Está en la página 1de 2

Capítulo 5 No hay marcha atrás: entonces, hacia delante

Antes una pequeña historia.


Te prometí que te iba a contar la historia de cómo mi hermano logró superar los
ataques de pánico, y aquí está. Yo ni siquiera sabía que los había padecido, me lo
contó mi madre cuando empecé a sufrir mi propia odisea con el miedo aterrador. El
relato sobre mi hermano fue la segunda luz que alumbró mi particular viacrucis. La
tercera, un simple vídeo en Internet, resultó la definitiva.

La historia de mi hermano se inicia, como otras muchas, con la crisis, y la necesidad


de buscar empleo surja de donde surja. Había pasado varios años trabajando en
Madrid, en una multinacional. Allí encajaba bastante bien, y se encontraba
razonablemente cómodo, pero echaba de menos su tierra. De forma que a la
primera ocasión se trasladó cerca de su familia. La empresa, que en tiempos había
sido pública, y aún conservaba algunos ribetes de su estadio inicial, concedía a los
trabajadores que se iban un periodo de gracia, unos cinco años aproximadamente,
para volver si se arrepentían y durante ese periodo surgía un puesto adecuado para
ellos.

Estalló la crisis. Mi hermano ya estaba en casa, pero el nuevo trabajo implicaba sus
más y sus menos. Entre los menos, un compañero inaguantable que se empeñaba
en hacerle la vida imposible, a falta de algo mejor a que dedicar su tiempo. El caso
es que acabó también dimitiendo de esta plaza.

En mala hora. Estalló la crisis, y las esperanzas de encontrar otro trabajo de forma
fácil y rápida se fueron al traste, al igual que caían muchas empresas. Puesto en el
brete, mi hermano empezó a considerar la posibilidad de regresar a Madrid. No le
hacía mucha gracia la gran ciudad, con su estilo acelerado de vida y sus
aglomeraciones, pero lo cierto es que había estado muy considerado en el puesto
y sus jefes y compañeros lo apreciaban mucho. En cuanto insinuó que podría
‘reinsertarse’, varios de esos colegas apuntaron a un puesto que iba a quedar
vacante próximamente y que, le decían, le vendría como anillo al dedo.

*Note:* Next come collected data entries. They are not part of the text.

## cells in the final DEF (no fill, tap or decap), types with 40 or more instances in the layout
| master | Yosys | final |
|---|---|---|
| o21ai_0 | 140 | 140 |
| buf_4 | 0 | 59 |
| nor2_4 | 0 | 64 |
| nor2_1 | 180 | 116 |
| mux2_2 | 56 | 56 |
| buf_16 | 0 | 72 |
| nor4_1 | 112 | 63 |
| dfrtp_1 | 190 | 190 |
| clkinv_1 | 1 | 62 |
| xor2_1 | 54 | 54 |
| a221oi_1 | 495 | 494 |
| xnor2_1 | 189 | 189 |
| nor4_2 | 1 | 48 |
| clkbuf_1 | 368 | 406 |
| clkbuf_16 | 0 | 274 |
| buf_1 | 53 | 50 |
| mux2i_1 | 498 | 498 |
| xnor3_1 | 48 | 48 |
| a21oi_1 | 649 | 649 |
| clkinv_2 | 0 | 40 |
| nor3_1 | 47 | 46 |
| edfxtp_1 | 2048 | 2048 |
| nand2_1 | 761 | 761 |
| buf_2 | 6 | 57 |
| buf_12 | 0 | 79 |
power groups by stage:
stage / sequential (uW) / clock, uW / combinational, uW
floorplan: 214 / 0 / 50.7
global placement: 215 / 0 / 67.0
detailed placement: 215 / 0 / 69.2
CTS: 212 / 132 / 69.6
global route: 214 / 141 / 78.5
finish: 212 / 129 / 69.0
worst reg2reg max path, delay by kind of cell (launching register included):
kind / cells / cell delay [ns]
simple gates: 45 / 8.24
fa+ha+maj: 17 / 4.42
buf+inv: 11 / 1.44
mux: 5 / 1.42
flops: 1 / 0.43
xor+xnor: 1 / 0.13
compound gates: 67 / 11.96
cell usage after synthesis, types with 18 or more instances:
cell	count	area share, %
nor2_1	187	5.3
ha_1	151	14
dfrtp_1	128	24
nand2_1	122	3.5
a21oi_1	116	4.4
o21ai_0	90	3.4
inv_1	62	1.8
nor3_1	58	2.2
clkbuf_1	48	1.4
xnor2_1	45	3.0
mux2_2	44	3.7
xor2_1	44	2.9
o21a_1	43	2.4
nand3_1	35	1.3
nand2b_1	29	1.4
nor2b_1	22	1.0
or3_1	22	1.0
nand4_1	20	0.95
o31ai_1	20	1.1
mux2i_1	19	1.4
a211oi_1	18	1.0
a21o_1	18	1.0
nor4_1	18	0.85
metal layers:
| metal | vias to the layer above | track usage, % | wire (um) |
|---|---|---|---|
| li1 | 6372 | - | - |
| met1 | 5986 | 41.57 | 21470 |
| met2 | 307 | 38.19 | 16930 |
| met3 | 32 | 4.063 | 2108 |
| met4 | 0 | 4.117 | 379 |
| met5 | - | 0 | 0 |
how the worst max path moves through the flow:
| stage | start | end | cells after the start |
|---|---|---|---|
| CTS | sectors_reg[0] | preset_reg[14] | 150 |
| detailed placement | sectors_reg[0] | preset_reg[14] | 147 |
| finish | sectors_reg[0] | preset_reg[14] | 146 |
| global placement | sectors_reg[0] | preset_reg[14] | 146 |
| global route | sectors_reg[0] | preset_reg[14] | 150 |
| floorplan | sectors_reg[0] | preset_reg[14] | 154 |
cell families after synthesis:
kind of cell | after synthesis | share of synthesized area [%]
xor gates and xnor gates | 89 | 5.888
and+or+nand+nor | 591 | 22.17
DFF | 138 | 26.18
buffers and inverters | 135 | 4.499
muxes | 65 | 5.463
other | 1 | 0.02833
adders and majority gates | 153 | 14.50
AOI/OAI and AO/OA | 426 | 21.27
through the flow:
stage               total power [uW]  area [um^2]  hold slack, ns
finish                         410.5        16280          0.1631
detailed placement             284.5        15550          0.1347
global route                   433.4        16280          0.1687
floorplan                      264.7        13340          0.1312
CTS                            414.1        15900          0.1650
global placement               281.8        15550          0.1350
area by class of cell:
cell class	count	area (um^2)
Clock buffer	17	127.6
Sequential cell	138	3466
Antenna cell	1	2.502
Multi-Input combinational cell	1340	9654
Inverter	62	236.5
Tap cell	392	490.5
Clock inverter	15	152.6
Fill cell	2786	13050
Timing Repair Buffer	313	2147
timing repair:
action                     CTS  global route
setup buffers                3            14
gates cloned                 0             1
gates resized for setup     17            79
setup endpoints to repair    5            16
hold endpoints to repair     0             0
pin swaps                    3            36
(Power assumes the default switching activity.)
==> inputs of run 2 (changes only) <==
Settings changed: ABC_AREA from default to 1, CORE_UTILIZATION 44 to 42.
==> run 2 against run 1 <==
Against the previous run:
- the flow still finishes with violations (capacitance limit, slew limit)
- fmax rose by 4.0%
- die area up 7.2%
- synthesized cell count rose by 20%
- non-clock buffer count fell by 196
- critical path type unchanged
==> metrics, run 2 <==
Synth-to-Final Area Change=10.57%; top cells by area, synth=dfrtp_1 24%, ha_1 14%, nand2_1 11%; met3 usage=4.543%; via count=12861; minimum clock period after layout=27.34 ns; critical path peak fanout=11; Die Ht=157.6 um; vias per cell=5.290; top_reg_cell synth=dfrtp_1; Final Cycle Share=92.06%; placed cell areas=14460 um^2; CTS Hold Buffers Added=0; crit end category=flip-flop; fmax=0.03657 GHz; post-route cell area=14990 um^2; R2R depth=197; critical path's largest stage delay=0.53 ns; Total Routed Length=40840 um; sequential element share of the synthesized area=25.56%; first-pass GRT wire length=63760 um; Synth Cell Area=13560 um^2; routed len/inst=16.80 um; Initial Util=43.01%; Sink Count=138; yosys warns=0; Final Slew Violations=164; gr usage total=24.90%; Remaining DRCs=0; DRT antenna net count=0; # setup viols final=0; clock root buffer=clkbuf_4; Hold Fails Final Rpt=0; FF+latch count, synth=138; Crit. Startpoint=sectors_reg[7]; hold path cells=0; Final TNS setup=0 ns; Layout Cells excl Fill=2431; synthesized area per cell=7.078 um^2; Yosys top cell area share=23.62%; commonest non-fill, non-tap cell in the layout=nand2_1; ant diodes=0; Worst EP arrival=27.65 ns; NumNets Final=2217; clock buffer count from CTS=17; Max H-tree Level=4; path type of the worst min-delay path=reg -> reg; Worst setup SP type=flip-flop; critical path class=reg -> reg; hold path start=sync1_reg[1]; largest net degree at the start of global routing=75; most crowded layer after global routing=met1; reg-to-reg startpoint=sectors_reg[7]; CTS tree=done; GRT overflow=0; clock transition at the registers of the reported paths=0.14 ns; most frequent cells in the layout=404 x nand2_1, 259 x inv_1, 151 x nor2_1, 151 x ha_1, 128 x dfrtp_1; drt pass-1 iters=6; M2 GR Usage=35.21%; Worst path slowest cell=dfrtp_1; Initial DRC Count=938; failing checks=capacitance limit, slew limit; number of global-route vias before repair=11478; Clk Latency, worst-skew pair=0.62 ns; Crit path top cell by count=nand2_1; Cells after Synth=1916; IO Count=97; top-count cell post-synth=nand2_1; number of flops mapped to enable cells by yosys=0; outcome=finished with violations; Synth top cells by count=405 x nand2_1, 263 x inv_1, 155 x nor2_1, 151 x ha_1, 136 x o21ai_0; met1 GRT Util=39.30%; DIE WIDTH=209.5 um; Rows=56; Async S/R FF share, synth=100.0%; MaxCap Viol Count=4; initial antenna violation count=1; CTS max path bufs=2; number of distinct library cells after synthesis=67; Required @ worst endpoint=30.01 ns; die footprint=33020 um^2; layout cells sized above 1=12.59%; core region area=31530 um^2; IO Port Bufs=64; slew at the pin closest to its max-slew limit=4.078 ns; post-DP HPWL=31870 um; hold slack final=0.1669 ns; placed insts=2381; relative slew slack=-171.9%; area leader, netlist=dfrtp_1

Decidido pues a no seguir en el paro mucho tiempo, agarró las maletas, alquiló un
pisito en el extrarradio de la metrópoli, que era lo que podía permitirse, y volvió al
redil de las grandes empresas. Resignado con su suerte de tener que vivir lejos de
casa.
Activar el monólogo interior
El cuerpo, sin embargo, no estaba tan conforme. Él había oído el monólogo interior
de mi hermano y sabía que, pese a todas las ventajas aparentes, aquel arreglo en
el fondo no le convencía del todo. De modo que, ¿adivina qué? Decidió echarle una
mano. O forzar un poco la suerte, por decirlo de otro modo. Si mi hermano
necesitaba un empujoncito para regresar “donde el corazón te lleva”, el cuerpo iba
a dárselo. Y a lo grande. He aquí que sobreviene el ataque. Sin más ni más, a los
pocos días de retornar al trabajo, mi hermano tiene un ataque de asfixia bestial. Le
parece que se ahoga, y hasta teme estar sufriendo un infarto. Acude al médico, que
le receta los consabidos ansiolíticos y benzodiazepinas. Vamos, pastillitas a gogó.

Sabes que no es nada físico: la vía mental


Mi hermano oye atónito en la consulta que en realidad no le pasa nada físico. En un
primer momento se trae consigo las pastillas cuando vuelve a su tierra a pasar unos
días de descanso después de las crisis. Teme no poder regresar al trabajo. Pero
luego reflexiona: si todo es mental, entonces no tiene sentido la medicación. Y como
un jabato, decide afrontar los ataques por sus medios.
Y vence. Tras dos o tres intentonas, se ve libre de los ataques para siempre jamás.
Con las pastillas guardaditas en el cajón, y sin usar. Luchando en el medio de un
avión que lo llevaba de regreso a Madrid contra la sensación de que se estaba
asfixiando y que pronto no tendría aire para respirar y estaría muerto.